For one thing, it’s just him, Gwenny and the occasional wandering farmhand who winds up on his property. (One of these wanderers was former French Laundry chef Scott Boggs, who has gone on to a successful career foraging for April Bloomfield and other top chefs in New York City.) There isn’t exactly a surplus of labor.

But perhaps more significantly, there is a matter of space. With only one and a third acres at his disposal, a space some would say skews closer to “garden” than “farm,” he simply cannot produce anything in high volume.

“I could never supply the volume they want,” says Jacobsen. “They need 100 little tiny lettuces every two days. I could do that maybe once every four weeks.”

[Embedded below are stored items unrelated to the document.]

This design comes from an exercise in tuning for small area and a short achievable clock period on the open sky130 flow, not from production work.
Where RTL was checked, it was by simulation tests only, not by an equivalence proof against the original.
The RTL of run 1 was laid out without a check of its function.
Power and IR drop assume default switching activity.

## flow/design.v (module list and top-level ports; edited modules follow where they fit)
// module cao_pipe: 909 lines
module cao_pipe (
    input  wire        clk,
    input  wire        rst,           
    input  wire [31:0] last_pc,       
    output wire        imem_en,
    output wire [31:0] imem_addr,
    input  wire [63:0] imem_rdata,
    output wire        dmem_en,
    output wire        dmem_we,
    output wire [11:0] dmem_addr,
    output wire [31:0] dmem_wdata,
    input  wire [31:0] dmem_rdata,
    output wire        halted,
    output wire        faulted,
    output wire [31:0] fault_addr,
    output wire [31:0] cycle_count,
    output wire [31:0] retired_count,
    input  wire [3:0]  dbg_sel,
    output wire [31:0] dbg_data
);
  // ...
==> flow/run.sh <==
#!/bin/bash
# synth_recipe.tcl (not shown) runs the flow's synth.tcl, then flattens the netlist and writes it again
# the make line also repeats each setting of config.mk as NAME=value (left out here)
make -C /OpenROAD-flow-scripts/flow DESIGN_CONFIG=/design/flow/config.mk WORK_HOME=/design/flow/orfs CLKGATE_MAP_FILE= SYNTH_SCRIPT=/design/flow/synth_recipe.tcl finish
==> flow/config.mk <==
export PLATFORM = sky130hd
export DESIGN_NAME = cao_pipe
export DESIGN_NICKNAME = cao_pipe
export VERILOG_FILES = /design/flow/design.v
export SDC_FILE = /design/flow/constraint.sdc
export NUM_CORES = 4
export LEC_CHECK = 0
export CAP_MARGIN = 20
export CELL_PAD_IN_SITES_DETAIL_PLACEMENT = 1
export CELL_PAD_IN_SITES_GLOBAL_PLACEMENT = 2
export CORE_MARGIN = 2
export CORE_UTILIZATION = 40
export PLACE_DENSITY = 0.55
export SETUP_SLACK_MARGIN = 5
export SLEW_MARGIN = 20
==> flow/constraint.sdc <==
create_clock -name core_clock -period 12.0 [get_ports {clk}]
set_input_delay 2.4000 -clock core_clock [delete_from_list [all_inputs] [get_ports {clk}]]
set_output_delay 2.4000 -clock core_clock [all_outputs]
set_load 0.01 [all_outputs]
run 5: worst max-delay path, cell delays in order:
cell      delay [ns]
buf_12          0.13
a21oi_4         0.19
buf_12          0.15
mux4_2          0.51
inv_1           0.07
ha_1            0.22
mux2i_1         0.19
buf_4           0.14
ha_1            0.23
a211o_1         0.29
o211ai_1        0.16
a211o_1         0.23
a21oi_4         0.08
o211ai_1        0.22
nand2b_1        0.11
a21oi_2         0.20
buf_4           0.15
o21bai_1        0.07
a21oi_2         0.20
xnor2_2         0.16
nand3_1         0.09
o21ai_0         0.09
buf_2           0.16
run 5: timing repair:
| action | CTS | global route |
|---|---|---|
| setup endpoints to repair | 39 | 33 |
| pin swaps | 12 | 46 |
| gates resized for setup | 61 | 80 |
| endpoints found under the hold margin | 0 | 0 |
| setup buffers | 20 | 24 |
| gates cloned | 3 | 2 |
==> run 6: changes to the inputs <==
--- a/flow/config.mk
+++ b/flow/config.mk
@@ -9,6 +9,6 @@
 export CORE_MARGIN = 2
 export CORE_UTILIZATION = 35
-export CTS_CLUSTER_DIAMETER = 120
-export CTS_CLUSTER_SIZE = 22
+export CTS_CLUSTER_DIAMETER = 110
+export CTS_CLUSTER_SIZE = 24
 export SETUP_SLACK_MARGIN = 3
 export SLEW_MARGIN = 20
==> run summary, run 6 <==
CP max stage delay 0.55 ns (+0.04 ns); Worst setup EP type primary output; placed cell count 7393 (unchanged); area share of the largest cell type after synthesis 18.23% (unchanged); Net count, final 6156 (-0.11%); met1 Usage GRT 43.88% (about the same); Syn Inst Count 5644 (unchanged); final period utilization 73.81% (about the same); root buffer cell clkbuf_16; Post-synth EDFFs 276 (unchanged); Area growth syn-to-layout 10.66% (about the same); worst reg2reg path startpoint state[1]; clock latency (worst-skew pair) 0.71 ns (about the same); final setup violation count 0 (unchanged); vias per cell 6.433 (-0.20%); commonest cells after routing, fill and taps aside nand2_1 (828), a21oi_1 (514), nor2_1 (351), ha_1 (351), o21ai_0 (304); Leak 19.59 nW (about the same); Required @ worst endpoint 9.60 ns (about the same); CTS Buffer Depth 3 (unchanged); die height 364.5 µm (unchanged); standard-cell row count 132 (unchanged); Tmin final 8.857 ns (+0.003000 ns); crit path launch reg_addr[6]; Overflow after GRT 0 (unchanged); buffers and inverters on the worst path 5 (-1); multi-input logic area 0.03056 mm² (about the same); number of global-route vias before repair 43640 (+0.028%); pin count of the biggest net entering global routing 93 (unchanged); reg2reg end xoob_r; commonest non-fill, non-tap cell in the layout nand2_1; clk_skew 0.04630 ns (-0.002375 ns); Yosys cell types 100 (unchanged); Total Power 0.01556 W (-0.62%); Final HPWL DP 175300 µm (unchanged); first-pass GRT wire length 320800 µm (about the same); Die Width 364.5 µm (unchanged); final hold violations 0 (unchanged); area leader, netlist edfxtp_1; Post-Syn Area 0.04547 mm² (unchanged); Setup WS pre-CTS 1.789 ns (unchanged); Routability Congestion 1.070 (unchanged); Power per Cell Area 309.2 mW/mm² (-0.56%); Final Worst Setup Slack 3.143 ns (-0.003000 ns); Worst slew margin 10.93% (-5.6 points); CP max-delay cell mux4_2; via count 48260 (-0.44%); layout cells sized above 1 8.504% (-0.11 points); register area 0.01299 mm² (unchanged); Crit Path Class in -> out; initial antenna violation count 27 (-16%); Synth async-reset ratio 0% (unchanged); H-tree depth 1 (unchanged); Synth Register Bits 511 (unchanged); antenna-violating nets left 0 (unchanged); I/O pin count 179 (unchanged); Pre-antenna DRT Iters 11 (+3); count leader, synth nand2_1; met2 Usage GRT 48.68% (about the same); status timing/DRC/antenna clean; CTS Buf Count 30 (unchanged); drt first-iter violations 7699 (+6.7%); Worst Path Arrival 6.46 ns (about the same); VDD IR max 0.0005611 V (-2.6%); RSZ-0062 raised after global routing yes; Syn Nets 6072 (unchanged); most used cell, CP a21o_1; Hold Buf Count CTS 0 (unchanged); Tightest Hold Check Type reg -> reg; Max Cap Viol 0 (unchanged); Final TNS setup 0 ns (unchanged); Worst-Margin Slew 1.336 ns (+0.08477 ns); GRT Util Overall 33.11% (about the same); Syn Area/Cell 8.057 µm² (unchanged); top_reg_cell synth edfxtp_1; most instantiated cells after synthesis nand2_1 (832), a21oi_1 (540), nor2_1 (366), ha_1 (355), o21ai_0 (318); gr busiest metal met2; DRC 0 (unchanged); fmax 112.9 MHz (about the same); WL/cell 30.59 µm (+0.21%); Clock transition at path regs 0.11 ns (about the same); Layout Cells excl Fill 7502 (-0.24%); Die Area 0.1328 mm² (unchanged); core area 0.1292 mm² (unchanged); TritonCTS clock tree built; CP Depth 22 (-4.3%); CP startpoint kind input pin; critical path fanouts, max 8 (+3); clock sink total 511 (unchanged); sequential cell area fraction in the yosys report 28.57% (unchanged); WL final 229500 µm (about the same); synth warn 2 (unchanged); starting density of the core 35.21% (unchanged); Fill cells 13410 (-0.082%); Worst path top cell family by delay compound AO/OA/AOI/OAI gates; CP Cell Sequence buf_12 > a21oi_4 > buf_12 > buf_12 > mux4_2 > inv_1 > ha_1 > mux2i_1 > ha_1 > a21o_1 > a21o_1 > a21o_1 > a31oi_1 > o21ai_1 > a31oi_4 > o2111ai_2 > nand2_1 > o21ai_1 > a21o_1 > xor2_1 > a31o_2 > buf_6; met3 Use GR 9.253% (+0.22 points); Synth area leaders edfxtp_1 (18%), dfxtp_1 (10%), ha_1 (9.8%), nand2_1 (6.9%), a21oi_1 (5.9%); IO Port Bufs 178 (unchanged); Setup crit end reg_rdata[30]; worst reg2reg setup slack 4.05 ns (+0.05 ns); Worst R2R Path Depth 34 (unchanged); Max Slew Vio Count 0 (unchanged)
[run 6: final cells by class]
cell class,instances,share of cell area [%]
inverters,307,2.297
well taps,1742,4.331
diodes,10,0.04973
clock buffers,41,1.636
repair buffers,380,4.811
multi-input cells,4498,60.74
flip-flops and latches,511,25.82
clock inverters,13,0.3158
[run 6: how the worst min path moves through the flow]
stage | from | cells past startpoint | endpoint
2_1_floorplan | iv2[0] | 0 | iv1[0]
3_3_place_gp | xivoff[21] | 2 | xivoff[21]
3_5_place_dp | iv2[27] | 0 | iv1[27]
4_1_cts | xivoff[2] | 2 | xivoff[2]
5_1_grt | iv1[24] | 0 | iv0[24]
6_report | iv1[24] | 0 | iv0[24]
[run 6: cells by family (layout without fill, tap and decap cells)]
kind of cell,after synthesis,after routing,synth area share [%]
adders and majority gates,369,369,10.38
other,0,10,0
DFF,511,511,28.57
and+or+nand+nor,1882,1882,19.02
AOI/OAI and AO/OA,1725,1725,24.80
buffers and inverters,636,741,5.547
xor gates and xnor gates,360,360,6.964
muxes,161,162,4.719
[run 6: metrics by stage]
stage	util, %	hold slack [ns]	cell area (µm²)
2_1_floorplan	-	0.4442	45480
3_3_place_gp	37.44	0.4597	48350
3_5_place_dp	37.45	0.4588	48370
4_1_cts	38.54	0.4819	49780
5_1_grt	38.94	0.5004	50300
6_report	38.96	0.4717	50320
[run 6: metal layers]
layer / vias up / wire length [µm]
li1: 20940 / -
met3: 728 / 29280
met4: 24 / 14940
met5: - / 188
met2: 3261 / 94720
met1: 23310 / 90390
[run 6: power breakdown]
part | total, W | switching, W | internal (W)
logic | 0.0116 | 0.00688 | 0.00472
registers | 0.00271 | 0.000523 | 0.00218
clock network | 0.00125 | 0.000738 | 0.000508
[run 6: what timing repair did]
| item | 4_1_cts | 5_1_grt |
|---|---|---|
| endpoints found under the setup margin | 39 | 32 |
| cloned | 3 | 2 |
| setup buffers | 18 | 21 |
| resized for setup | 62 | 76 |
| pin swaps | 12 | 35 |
This is an optimization exercise on Yosys and OpenROAD, whose aim is small area, a short achievable clock period and few clock cycles, not a production implementation. The RTL was checked by simulation tests, not by an equivalence proof against the original design. Power figures rest on the tool's default switching activity, not on a simulated workload.

Design psg_voice, start of the top module:
module psg_voice #(
    parameter NFRAMES = 16              
) (
    input  wire         clk,
    input  wire         rst,
    input  wire         cmd_valid,
    output wire         cmd_ready,
    input  wire [3:0]   cmd_op,
    input  wire [1:0]   cmd_ch,
    input  wire [7:0]   cmd_velocity,
    input  wire [31:0]  cmd_duration,
    input  wire [31:0]  cmd_adsr,       
    input  wire [7:0]   cmd_vol,
    input  wire [7:0]   cmd_pan,
    input  wire [47:0]  cmd_inc,
    input  wire [127:0] cmd_arg,
    output reg          rsp_valid,
    output reg  [1:0]   rsp_status,
    output reg          rsp_tick,
    output reg          smp_valid,
    input  wire         smp_ready,
    output reg          smp_last,
    output reg  signed [17:0] smp_left,
    output reg  signed [17:0] smp_right
);
Size in the first run: roughly 8700 cells after synthesis, roughly 960 flip-flops, ~320 I/O pins, roughly 75000 um2 of cells after synthesis.
==> flow/config.mk <==
export PLATFORM = sky130hd
export DESIGN_NAME = psg_voice
export DESIGN_NICKNAME = psg_voice
export VERILOG_FILES = /design/flow/design.v
export SDC_FILE = /design/flow/constraint.sdc
export NUM_CORES = 4
export LEC_CHECK = 0
export CAP_MARGIN = 20
export CORE_MARGIN = 2
export CORE_UTILIZATION = 40
export SLEW_MARGIN = 20
==> flow/constraint.sdc <==
create_clock -name core_clock -period 18.0 [get_ports {clk}]
set_input_delay 3.6000 -clock core_clock [delete_from_list [all_inputs] [get_ports {clk}]]
set_output_delay 3.6000 -clock core_clock [all_outputs]
set_load 0.01 [all_outputs]
standard.sh (not shown) runs the stock make flow with config.mk's settings and CLKGATE_MAP_FILE= SYNTH_SCRIPT=/design/flow/synth_recipe.tcl, a recipe that flattens the netlist after the stock synthesis.
==> flow/flow/run.sh <==
#!/bin/bash
# Layout: the standard ORFS flow on the design's SDC, in three make calls.
#  - Synthesis is the standard one (synth_recipe.tcl: -nofsm -noshare, flatten, rename)
#    except that adders are left to ABC instead of being mapped to full/half-adder
#    cells (ADDER_MAP_FILE empty); the registers are the same.
#  - The timing repair after clock-tree synthesis is asked to leave more setup slack
#    than the design's period needs; placement and routing repairs keep their defaults.
# Every tool's log stays under orfs/logs; each make call's output goes to its own log.
set -euo pipefail
bash standard.sh ADDER_MAP_FILE= place > make_place.log 2>&1
bash standard.sh ADDER_MAP_FILE= SETUP_SLACK_MARGIN=12 cts > make_cts.log 2>&1
bash standard.sh ADDER_MAP_FILE= finish > make_finish.log 2>&1
The first run produced a clean layout.
Testbench counts at the start, summed over its fixed seeds: cycles 56,605.
Edit:
==> flow/flow/run.sh (replaced) <==
#!/bin/bash
# Layout: the standard ORFS flow on the design's SDC, in three make calls.
#  - Synthesis is the standard one (synth_recipe.tcl: -nofsm -noshare, flatten, rename)
#    except that adders are left to ABC instead of being mapped to full/half-adder
#    cells (ADDER_MAP_FILE empty); the registers are the same.
#  - The timing repairs after clock-tree synthesis and after global routing are asked
#    to leave more setup slack than the design's period needs (more after CTS, where
#    the parasitics are still estimated from placement).
# Every tool's log stays under orfs/logs; each make call's output goes to its own log.
set -euo pipefail
bash standard.sh ADDER_MAP_FILE= place > make_place.log 2>&1
bash standard.sh ADDER_MAP_FILE= SETUP_SLACK_MARGIN=12.6 cts > make_cts.log 2>&1
bash standard.sh ADDER_MAP_FILE= SETUP_SLACK_MARGIN=12 finish > make_finish.log 2>&1
--- a/flow/config.mk
+++ b/flow/config.mk
@@ -8,4 +8,4 @@
 export CAP_MARGIN = 20
 export CORE_MARGIN = 2
-export CORE_UTILIZATION = 40
+export CORE_UTILIZATION = 55
 export SLEW_MARGIN = 20
Synthesized area stays the same.
Cell count shrinks by 4.6%.
Setup slack improved by 0.32 ns.
Via count is higher by 4.4%.
Sequential power stays flat.
Maximum frequency is higher by 5.5%.
Edit:
==> flow/flow/run.sh (replaced) <==
#!/bin/bash
# Layout: the standard ORFS flow on the design's SDC, in three make calls.
#  - Synthesis is the standard one (synth_recipe.tcl: -nofsm -noshare, flatten, rename)
#    except that adders are left to ABC instead of being mapped to full/half-adder
#    cells (ADDER_MAP_FILE empty); the registers are the same.
#  - Every input and output port still gets its own buffer, a plain buf_1 instead of
#    the delay buffer buffer_ports picks by default.
#  - The timing repairs after clock-tree synthesis and after global routing are asked
#    to leave more setup slack than the design's period needs (more after CTS, where
#    the parasitics are still estimated from placement).
# Every tool's log stays under orfs/logs; each make call's output goes to its own log.
set -euo pipefail
PORTS='BUFFER_PORTS_ARGS=-buffer_cell sky130_fd_sc_hd__buf_1'
bash standard.sh ADDER_MAP_FILE= "$PORTS" place > make_place.log 2>&1
bash standard.sh ADDER_MAP_FILE= "$PORTS" SETUP_SLACK_MARGIN=12.6 cts > make_cts.log 2>&1
bash standard.sh ADDER_MAP_FILE= "$PORTS" SETUP_SLACK_MARGIN=12 finish > make_finish.log 2>&1
--- a/flow/config.mk
+++ b/flow/config.mk
@@ -8,4 +8,5 @@
 export CAP_MARGIN = 20
 export CORE_MARGIN = 2
-export CORE_UTILIZATION = 55
+export CORE_UTILIZATION = 40
+export CTS_BUF_LIST = sky130_fd_sc_hd__clkbuf_4 sky130_fd_sc_hd__clkbuf_8
 export SLEW_MARGIN = 20
Outcome:
- The new run passed the timing, DRC and antenna checks
- die area increases by 37%
- critical path depth fell by 2
- total power drops by 4.5%
- sequential share of layout area rose by 1.1 points
- first-iteration DRC count is lower by 26%
- register-to-register slack improves by 0.07 ns
- routed wire length is lower by 2.8%
Edit:
--- a/flow/flow/run.sh
+++ b/flow/flow/run.sh
@@ -4,5 +4,5 @@
 #    except that adders are left to ABC instead of being mapped to full/half-adder
 #    cells (ADDER_MAP_FILE empty); the registers are the same.
-#  - Every input and output port still gets its own buffer, a plain buf_1 instead of
+#  - Every input and output port still gets its own buffer, a plain buf_2 instead of
 #    the delay buffer buffer_ports picks by default.
 #  - The timing repairs after clock-tree synthesis and after global routing are asked
@@ -11,5 +11,5 @@
 # Every tool's log stays under orfs/logs; each make call's output goes to its own log.
 set -euo pipefail
-PORTS='BUFFER_PORTS_ARGS=-buffer_cell sky130_fd_sc_hd__buf_1'
+PORTS='BUFFER_PORTS_ARGS=-buffer_cell sky130_fd_sc_hd__buf_2'
 bash standard.sh ADDER_MAP_FILE= "$PORTS" place > make_place.log 2>&1
 bash standard.sh ADDER_MAP_FILE= "$PORTS" SETUP_SLACK_MARGIN=12.6 cts > make_cts.log 2>&1
--- a/flow/config.mk
+++ b/flow/config.mk
@@ -9,4 +9,4 @@
 export CORE_MARGIN = 2
 export CORE_UTILIZATION = 40
-export CTS_BUF_LIST = sky130_fd_sc_hd__clkbuf_4 sky130_fd_sc_hd__clkbuf_8
+export CTS_BUF_LIST = sky130_fd_sc_hd__clkbuf_8
 export SLEW_MARGIN = 20
Result:
- power rose slightly
- synthesized area stays the same
- maximum frequency rose slightly
- register-to-register slack barely changes
- final area hardly moves
- global-route usage fell by 0.25 points
- combinational power stays flat
- worst hold slack improves by 0.0065 ns

afterwards: timing with drivers on the ports:
No port has a modelled driver above. Below, the same layouts with a new extraction and two added sets of constraints. Step 1: set_driving_cell puts a clkbuf_16 on clk and a buf_2 on each other input, an assumption about the parent block. Step 2 moves the port delays by t, midway between the first and last clock arrival at a register: inputs arrive t later, outputs are due t later. That takes back most of the time a late clock gives input paths. a / b / c = no drivers / after step 1 / after step 2; a / b = the first two.
run	shift t [ns]	setup slack, ns	worst setup path after step 2	clock arrival spread, ns	slew at the worst register clock pin (ns)
the first run	0.830	11.724 / 11.724 / 11.019	input to register	0.056 / 0.057	0.07 / 0.07
the second run	0.815	12.049 / 12.084 / 11.269	input to register	0.055 / 0.056	0.07 / 0.07
the third run	0.990	12.259 / 12.274 / 11.283	input to register	0.065 / 0.065	0.09 / 0.09
the fourth run	0.986	12.301 / 12.303 / 11.323	input to register	0.081 / 0.081	0.08 / 0.08
After both steps every run listed still meets setup and hold. For the fourth run, which loses most, drivers alone change the setup slack by +0.002 ns; drivers and shift together by -0.978 ns.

This has the corollary effect of making his gardened goodies seem all the more valuable. For instance, he drives shipments down once a week to Accarino. Wednesdays and Thursdays become banner days for Jacobsen produce, with the knowledge that each shipment could run dry by the weekend.

Those fava leaves in Accarino’s riff on a Caesar salad? The nasturtium flowers topping his delicate carrot-on-carrot dish? The Hakurei turnips in his rich, sumptuous Wagyu beef and bonita entree? That’s right: get ’em while they last.

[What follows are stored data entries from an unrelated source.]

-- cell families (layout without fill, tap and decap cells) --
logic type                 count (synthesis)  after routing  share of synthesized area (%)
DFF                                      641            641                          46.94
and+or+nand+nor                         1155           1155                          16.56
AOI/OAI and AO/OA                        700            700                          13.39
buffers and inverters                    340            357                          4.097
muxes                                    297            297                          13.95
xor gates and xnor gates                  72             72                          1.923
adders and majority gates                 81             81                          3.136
Context: an optimization exercise on an open-source flow, tuned for small area. The choices shown serve that exercise and are no tape-out recipe.
Function was checked by simulation only, so behaviour that the tests miss may differ from the original.
Power is estimated from default activity; no workload was simulated.

north:
==> flow/design.v <==
module zz_extract (
    input  wire        clk,
    input  wire        rst,
    input  wire        reg_valid,
    input  wire        reg_we,
    input  wire [7:0]  reg_addr,
    input  wire [31:0] reg_wdata,
    output wire [31:0] reg_rdata,
    output wire        coef_req,
    output wire [15:0] coef_row,
    output wire [15:0] coef_col,
    input  wire [15:0] coef_rdata,
    output wire        pay_we,
    output wire [31:0] pay_addr,
    output reg  [7:0]  pay_wdata
);
    reg [1:0]  ph;
    wire busy = ph[0];
    wire scan = ph == 2'b01;
    wire done = ph == 2'b10;
    reg [15:0] grid_h, grid_w;
    reg [12:0] by, bx;           
    reg [2:0]  r, c;             
    reg        vq;               
    reg        hok;              
    reg        drain;            
    reg [28:0] cb;
    reg [2:0]  j;
    reg [31:0] len;
    reg [7:1]  acc;              
    reg [5:0]  sel;              
    wire eqy      = (by == grid_h[15:3]);
    wire eqx      = (bx == grid_w[15:3]);
    wire rowok    = !eqy || (r < grid_h[2:0]);
    wire colok    = !eqx || (c < grid_w[2:0]);
    wire rowempty = eqy && (grid_h[2:0] == 3'd0);
    wire colempty = eqx && (grid_w[2:0] == 3'd0);
    wire blk_end  = (r == 3'd7 && c == 3'd7) || rowempty || colempty;
    wire finish   = rowempty ||
                    (blk_end && eqx && (eqy || (colempty && bx == 13'd0)));
    assign coef_req = scan && rowok && colok;
    assign coef_row = {by, r};
    assign coef_col = {bx, c};
    reg [2:0] r_n, c_n;
    always @(*) begin
        r_n = r;
        c_n = c;
        if (!(r[0] ^ c[0])) begin
            if (c == 3'd7)      r_n = r + 3'd1;
            else if (r == 3'd0) c_n = c + 3'd1;
            else begin          r_n = r - 3'd1; c_n = c + 3'd1; end
        end else begin
            if (r == 3'd7)      c_n = c + 3'd1;
            else if (c == 3'd0) r_n = r + 3'd1;
            else begin          r_n = r + 3'd1; c_n = c - 3'd1; end
        end
    end
    wire [12:0] bxi, byi;
    wire [13:0] bxc, byc;
    assign bxc[0] = 1'b1;
    assign byc[0] = 1'b1;
    genvar g;
    generate
        for (g = 0; g < 13; g = g + 1) begin : g_binc
            assign bxi[g]   = bx[g] ^ bxc[g];
            assign bxc[g+1] = bx[g] & bxc[g];
            assign byi[g]   = by[g] ^ byc[g];
            assign byc[g+1] = by[g] & byc[g];
        end
    endgenerate
    wire usable = !((coef_rdata[15:1] == 15'd0) || (&coef_rdata));
    wire bitv   = coef_rdata[0];
    wire take   = vq && usable;
    wire eqlen  = ({3'd0, cb} == len);
    wire full   = drain || eqlen;           
    wire a0 = busy || (sel[4] && j != 3'd0);
    wire a2 = !busy && sel[5] && hok;
    wire [28:0] sum;
    wire [3:0]  cy;
    assign sum[0] = cb[0] ^ a0;
    assign cy[1]  = cb[0] & a0;
    assign sum[1] = cb[1] ^ cy[1];
    assign cy[2]  = cb[1] & cy[1];
    assign sum[2] = cb[2] ^ cy[2] ^ a2;
    assign cy[3]  = (cb[2] & cy[2]) | (cb[2] & a2) | (cy[2] & a2);
    wire [29:3] cr;
    assign cr[3] = cy[3];
    generate
        for (g = 3; g < 29; g = g + 1) begin : g_sum
            assign sum[g] = cb[g] ^ cr[g];
            if (g == 15) begin : g_skip
                assign cr[16] = cy[3] & (&cb[15:3]);
            end else begin : g_rip
                assign cr[g+1] = cb[g] & cr[g];
            end
        end
    endgenerate
    assign pay_we   = take && hok && !full;
    assign pay_addr = {3'd0, cb};
    integer i;
    always @(*) begin
        pay_wdata[0] = 1'b0;
        for (i = 1; i < 8; i = i + 1)
            pay_wdata[i] = acc[i];
        for (i = 0; i < 8; i = i + 1)
            if (j == 3'd7 - i) pay_wdata[i] = bitv;
    end
    wire host_wr   = reg_valid && reg_we && !busy;
    wire wr_ctrl   = host_wr && reg_addr == 8'h00;
    wire cmd_start = wr_ctrl && reg_wdata[0];
    wire op_init   = wr_ctrl && (reg_wdata[0] || reg_wdata[1]);
    wire a_ok   = reg_addr[7:5] == 3'd0 && reg_addr[1:0] == 2'd0;
    wire a_olen = a_ok && reg_addr[4:2] == 3'd5;
    wire under  = hok && !full;
    wire [8:0] status = {done && !hok, 3'd0, hok, !busy && under,
                         done && !hok, done, busy};
    assign reg_rdata = ({32{sel[0]}} & {23'd0, status})
                     | ({32{sel[1]}} & {16'd0, grid_h})
                     | ({32{sel[2]}} & {16'd0, grid_w})
                     | ({32{sel[3]}} & len)
                     | ({32{sel[4]}} & {3'd0, sum})
                     | ({32{sel[5]}} & {sum, j});
    always @(posedge clk) begin
        sel[0] <= a_ok && reg_addr[4:2] == 3'd1;
        sel[1] <= a_ok && reg_addr[4:2] == 3'd2;
        sel[2] <= a_ok && reg_addr[4:2] == 3'd3;
        sel[3] <= a_ok && reg_addr[4:2] == 3'd4 || a_olen && hok && full;
        sel[4] <= a_olen && under;
        sel[5] <= a_ok && reg_addr[4:2] == 3'd6;
        if (take && (j == 3'd7 || !hok))
            acc <= 7'd0;
        else
            acc[7 - j] <= bitv;
        vq <= coef_req && !rst;
        if (rst) begin
            ph     <= 2'b00;
            grid_h <= 16'd0;
            grid_w <= 16'd0;
        end else begin
            if (host_wr && reg_addr == 8'h08) grid_h <= reg_wdata[15:0];
            if (host_wr && reg_addr == 8'h0C) grid_w <= reg_wdata[15:0];
            if (op_init)
                ph <= cmd_start ? 2'b01 : 2'b00;
            else if (ph == 2'b11)
                ph <= 2'b10;
            else if (scan && finish)
                ph <= 2'b11;
        end
        if (!scan || blk_end) begin
            r <= 3'd0;
            c <= 3'd1;
        end else begin
            r <= r_n;
            c <= c_n;
        end
        if (!scan) begin
            by <= 13'd0;
            bx <= 13'd0;
        end else if (blk_end) begin
            if (eqx) begin
                bx <= 13'd0;
                by <= byi;
            end else begin
                bx <= bxi;
            end
        end
        if (rst || op_init) begin
            hok   <= 1'b0;
            drain <= 1'b0;
            cb    <= 29'd0;
            j     <= 3'd0;
            len   <= 32'd0;
        end else begin
            if (hok && eqlen) drain <= 1'b1;
            if (take) begin
                if (!hok) len <= {len[30:0], bitv};
                if (!hok && cb[1:0] == 2'b11 && j == 3'd7) begin
                    hok <= 1'b1;
                    cb  <= 29'd0;
                    j   <= 3'd0;
                end else begin
                    j <= j + 3'd1;
                    if (j == 3'd7) cb <= sum;
                end
            end
        end
    end
endmodule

Accarino readily admits that he would love to get more of, say, Jacobsen’s lush violet artichokes. But scarcity adds to their value.

Of course, as with any finite resource, there is a bit of competition afoot. Norma Whitt, midway through the process of opening a new restaurant at St. Clair Brown Winery in St. Helena, is another chef jockeying with Accarino for resources with the French Laundry juggernaut.

Jacobsen says he tries to be thoughtful about distribution, for instance giving mustard rabe and rosemary flowers to Whitt—items that he doesn’t think the French Laundry would want.

It doesn’t always work out, though. Accarino said he “got real hot” on Mirabelle plums for a spell. But when he showed up one weekend to Jacobsen’s farm, all the Mirabelles were gone. Keller-owned “Bouchon Bakery had stripped the trees bare,” said Accarino. “They wanted the plums to use in tarts.”

But the incident was small, and easily forgotten. For the most part, harmony reigns on the Jacobsen farm.

A Yountville idyll


Considering Jacobsen’s dynamic, seemingly boundless energy, it’s amazing how peaceful his farm can seem. When he bought the property decades back, he didn’t really have neighbors. Now he is abutted on all sides by residential development.

But besides the occasional trill of a child’s laughter, or the low hum of a lawnmower, there is precious little to indicate how close the Jacobsen property is to the rest of society.Jacobsen actually enjoys the proximity. He never intended to plant himself “on the outer reaches of civilization,” so a farm tucked inside a town suits him just fine.

“I find it kind of cozy,” he said. “I love the sounds of a village, the children squawking and all that. It’s a medieval sort of thing.”

And for their part, he says the neighbors tolerate his tractor and his weed-control flamethrower. The tradeoff is, they get to look over and see the beautiful flowering trees throughout his property.

Perhaps they recognize their gift, of watching the sun go down on the Napa hills, listening to the crickets and the squawk of Jacobsen’s hens. It would probably be good enough for most of us.